ログミー IR Meetの特徴である企業紹介ブースでは、IR担当者や経営陣と個人投資家が直接対話しました。決算説明資料だけでは伝わりにくい事業内容の説明や、オンラインでは聞きにくい踏み込んだ質問について、各ブースで長時間にわたり意見交換を行う様子が見られました。
| 証券コード | 企業名 |
|---|---|
| 9246 | プロジェクトホールディングス |
| 5957 | 日東精工 |
| 5027 | AnyMind Group |
| 6914 | オプテックスグループ |
| 462A | FUNDINNO |
| 8771 | イー・ギャランティ |
| 365A | 伊澤タオル |
| 6460 | セガサミーホールディングス |
| 7138 | TORICO |
ブース展示企業とゲストとの対談は、書き起こし記事として公開しています。あわせてご覧ください。
- プロジェクトホールディングス(9246):AI導入支援を追い風に AI人材採用と現場知の知能資産化で単価引き上げへ
- 日東精工(5957):AIデータセンター向け特殊ねじが急伸 独自特許品を軸に国内外の需要取り込みを目指す
- AnyMind Group(5027):アジア全域でクロスボーダー支援を展開 創業以来、売上総利益の平均成長率は約38%と高水準を維持
- オプテックスグループ(6914):センサー・LED照明技術を軸に高収益ポートフォリオを構築 営業利益率15%以上、ROE10%以上を目指す
- FUNDINNO(462A):未上場株式市場のリスクマネーの循環を加速し、新たな投資機会の創出を目指す
- イー・ギャランティ(8771):取引データ活用とレバレッジ戦略で成長加速へ 配当性向100%方針掲げる
- 伊澤タオル(365A):2029年2月期売上高150億円へ「タオル研究所」オフライン戦略とグローバル展開で成長加速
「一人ひとりと深い議論ができた」 ― 出展企業から寄せられた手応え
イベント終了後には、出展企業より以下のようなコメントが寄せられました。
- 「多くの投資家のみなさまと直接対話する機会をいただき、大変有意義な時間となった」
- 「想像以上に多くの投資家と話すことができた」
- 「ブースで話す投資家の熱量が高く、一人ひとりと深い議論ができた」
- 「鋭い質問も多かったが、とても良い経験になった」
IRセミナーだけでは伝えきれない事業の詳細や、個人投資家が抱く疑問について、企業側も直接向き合う機会となりました。

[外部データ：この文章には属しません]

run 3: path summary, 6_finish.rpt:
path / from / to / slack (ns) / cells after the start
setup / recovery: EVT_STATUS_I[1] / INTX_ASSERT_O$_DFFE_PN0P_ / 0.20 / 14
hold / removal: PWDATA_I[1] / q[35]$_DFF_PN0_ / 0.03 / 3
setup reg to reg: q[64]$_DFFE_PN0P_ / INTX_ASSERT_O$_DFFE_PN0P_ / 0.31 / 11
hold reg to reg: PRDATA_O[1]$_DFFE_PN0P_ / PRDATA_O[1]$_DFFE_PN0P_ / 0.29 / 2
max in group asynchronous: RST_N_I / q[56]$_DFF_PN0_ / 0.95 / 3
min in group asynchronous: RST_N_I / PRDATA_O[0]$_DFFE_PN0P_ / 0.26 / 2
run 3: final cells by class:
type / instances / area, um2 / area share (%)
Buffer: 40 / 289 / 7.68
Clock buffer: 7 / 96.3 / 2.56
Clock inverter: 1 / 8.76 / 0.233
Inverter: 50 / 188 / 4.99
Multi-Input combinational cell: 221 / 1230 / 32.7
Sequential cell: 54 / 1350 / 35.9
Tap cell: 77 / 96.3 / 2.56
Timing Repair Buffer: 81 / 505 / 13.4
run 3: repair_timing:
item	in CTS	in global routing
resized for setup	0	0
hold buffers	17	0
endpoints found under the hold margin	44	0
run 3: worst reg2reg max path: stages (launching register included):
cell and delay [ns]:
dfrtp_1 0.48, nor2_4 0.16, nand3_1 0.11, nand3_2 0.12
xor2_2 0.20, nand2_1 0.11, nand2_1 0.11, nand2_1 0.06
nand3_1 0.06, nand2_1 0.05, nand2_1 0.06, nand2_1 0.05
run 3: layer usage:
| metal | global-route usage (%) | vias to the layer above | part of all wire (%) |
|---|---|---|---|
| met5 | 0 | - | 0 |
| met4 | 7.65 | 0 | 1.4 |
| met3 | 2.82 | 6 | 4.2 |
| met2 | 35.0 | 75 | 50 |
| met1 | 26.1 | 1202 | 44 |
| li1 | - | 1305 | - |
===== config.mk =====
export PLATFORM = sky130hd
export DESIGN_NAME = hbd_top
export DESIGN_NICKNAME = d
export VERILOG_FILES = /design/src/hw/hbd_pkg.sv /design/src/hw/hbd_top.sv
export VERILOG_INCLUDE_DIRS = /design/src /design/src/hw
export SDC_FILE = /design/constraint.sdc
export NUM_CORES = 1
export LEC_CHECK = 0
export BUFFER_PORTS_ARGS = -buffer_cell sky130_fd_sc_hd__clkbuf_2
export CORE_MARGIN = 2
export CORE_UTILIZATION = 63
export CTS_BUF_LIST = sky130_fd_sc_hd__clkbuf_8
export CTS_CLUSTER_SIZE = 14
export DETAILED_ROUTE_END_ITERATION = 8
export PLACE_DENSITY_LB_ADDON = 0.3
export SYNTH_ARGS = -nofsm -noshare
export SYNTH_HDL_FRONTEND = slang
export SYNTH_SLANG_ARGS = --single-unit

===== constraint.sdc =====
create_clock -name core_clk -period 10 [get_ports core_clk]
set_input_delay 1 -clock core_clk [delete_from_list [all_inputs] [get_ports core_clk]]
set_output_delay 1 -clock core_clk [all_outputs]
set_load 0.1 [all_outputs]

===== src/hw/hbd_regs.svh =====
// Register map, field layout, reset values and timing of the burnout monitor.
`ifndef HBD_REGS_SVH
`define HBD_REGS_SVH

// Register byte offsets.
`define HBD_OFF_CTRL     8'h00
`define HBD_OFF_THRESH   8'h04
`define HBD_OFF_FLOOR    8'h08
`define HBD_OFF_PERSIST  8'h0c
`define HBD_OFF_PHASE_R  8'h10
`define HBD_OFF_CYCLE_R  8'h14
`define HBD_OFF_TEACH    8'h18
`define HBD_OFF_STATUS   8'h1c
`define HBD_OFF_MASK     8'h20
`define HBD_OFF_PRESENT  8'h24
`define HBD_OFF_STATE    8'h28

// Field positions.
`define HBD_CTRL_ACTION  1:0
`define HBD_CTRL_METHOD  2
`define HBD_CTRL_SECOND  5:4
`define HBD_TEACH_PHASE  0
`define HBD_TEACH_CYCLE  1
`define HBD_ST_ALARM     0
`define HBD_ST_TEACH_OK  1
`define HBD_ST_TEACH_BAD 2
`define HBD_STATE_ALARM  0
`define HBD_STATE_LVL2   1
`define HBD_STATE_TCC_OK 2
`define HBD_STATE_COND   3
`define HBD_STATE_COUNT  25:16

// Reset values and limits.
`define HBD_THR_RST      7'h64
`define HBD_THR_MIN      7'h01
`define HBD_PCT_FULL     7'h64
`define HBD_FLOOR_RST    10'h000
`define HBD_FLOOR_MAX    10'h3e8
`define HBD_PERSIST_RST  10'h096
`define HBD_PERSIST_MAX  10'h3e7
`define HBD_RES_MAX      10'h3e7
`define HBD_SECOND_NOTCH 2'h3
`define HBD_ALARM_CODE   8'h40

// Teach current floor, in percent of the rated current.
`define HBD_TEACH_PCT    32'h0000_000a
`define HBD_PCT_INT      32'h0000_0064

// Alarm flash output half period.
`define HBD_FLASH_MS     32'h0000_01f4
`define HBD_CLK_KHZ      32'h0001_e848

`endif


===== src/hw/hbd_pkg.sv =====
// Types shared by the heater burnout monitor.
package hbd_pkg;

  typedef enum logic [2:0] {
    HBD_IDLE  = 3'b001,
    HBD_DIV   = 3'b010,
    HBD_JUDGE = 3'b100
  } hbd_state_t;

  typedef enum logic [1:0] {
    HBD_ACT_OFF  = 2'h0,
    HBD_ACT_LVL1 = 2'h1,
    HBD_ACT_LVL2 = 2'h2
  } hbd_action_t;

endpackage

「新たな投資候補を見つけられた」 ― 参加した個人投資家からも高い評価
参加した個人投資家からも、多くの満足の声が寄せられました。
- 「ブースではセミナー以上に深い質問ができた」
- 「これまで注目していた企業と直接話ができて良かった」
- 「普段接点のない企業とも話すことができ、新たな投資候補を見つけられた」
- 「担当者やCFOと直接話せる機会は非常に貴重」
- 「スペシャルステージ、IR説明会、アフターパーティまで内容が充実していた」
企業と投資家が双方向にコミュニケーションを図れるイベントとして、多くの参加者から高い評価をいただきました。
次回も企業と投資家をつなぐ“リアルな対話の場”を提供
ログミーFinanceでは、IRセミナーのライブ配信や書き起こし記事によるオンラインでの情報発信に加え、「ログミー IR Meet」などのリアルイベントを通じて、企業と個人投資家が直接対話できる機会を継続的に提供していきます。
- 次回開催:ログミー IR Meet 2026冬/2026年12月13日(日)開催
- 登壇企業情報・お申し込み:決定次第、ログミーFinance公式サイト・X(旧Twitter)にてご案内します
ご参加いただいたみなさま、登壇・出展企業のみなさま、ありがとうございました。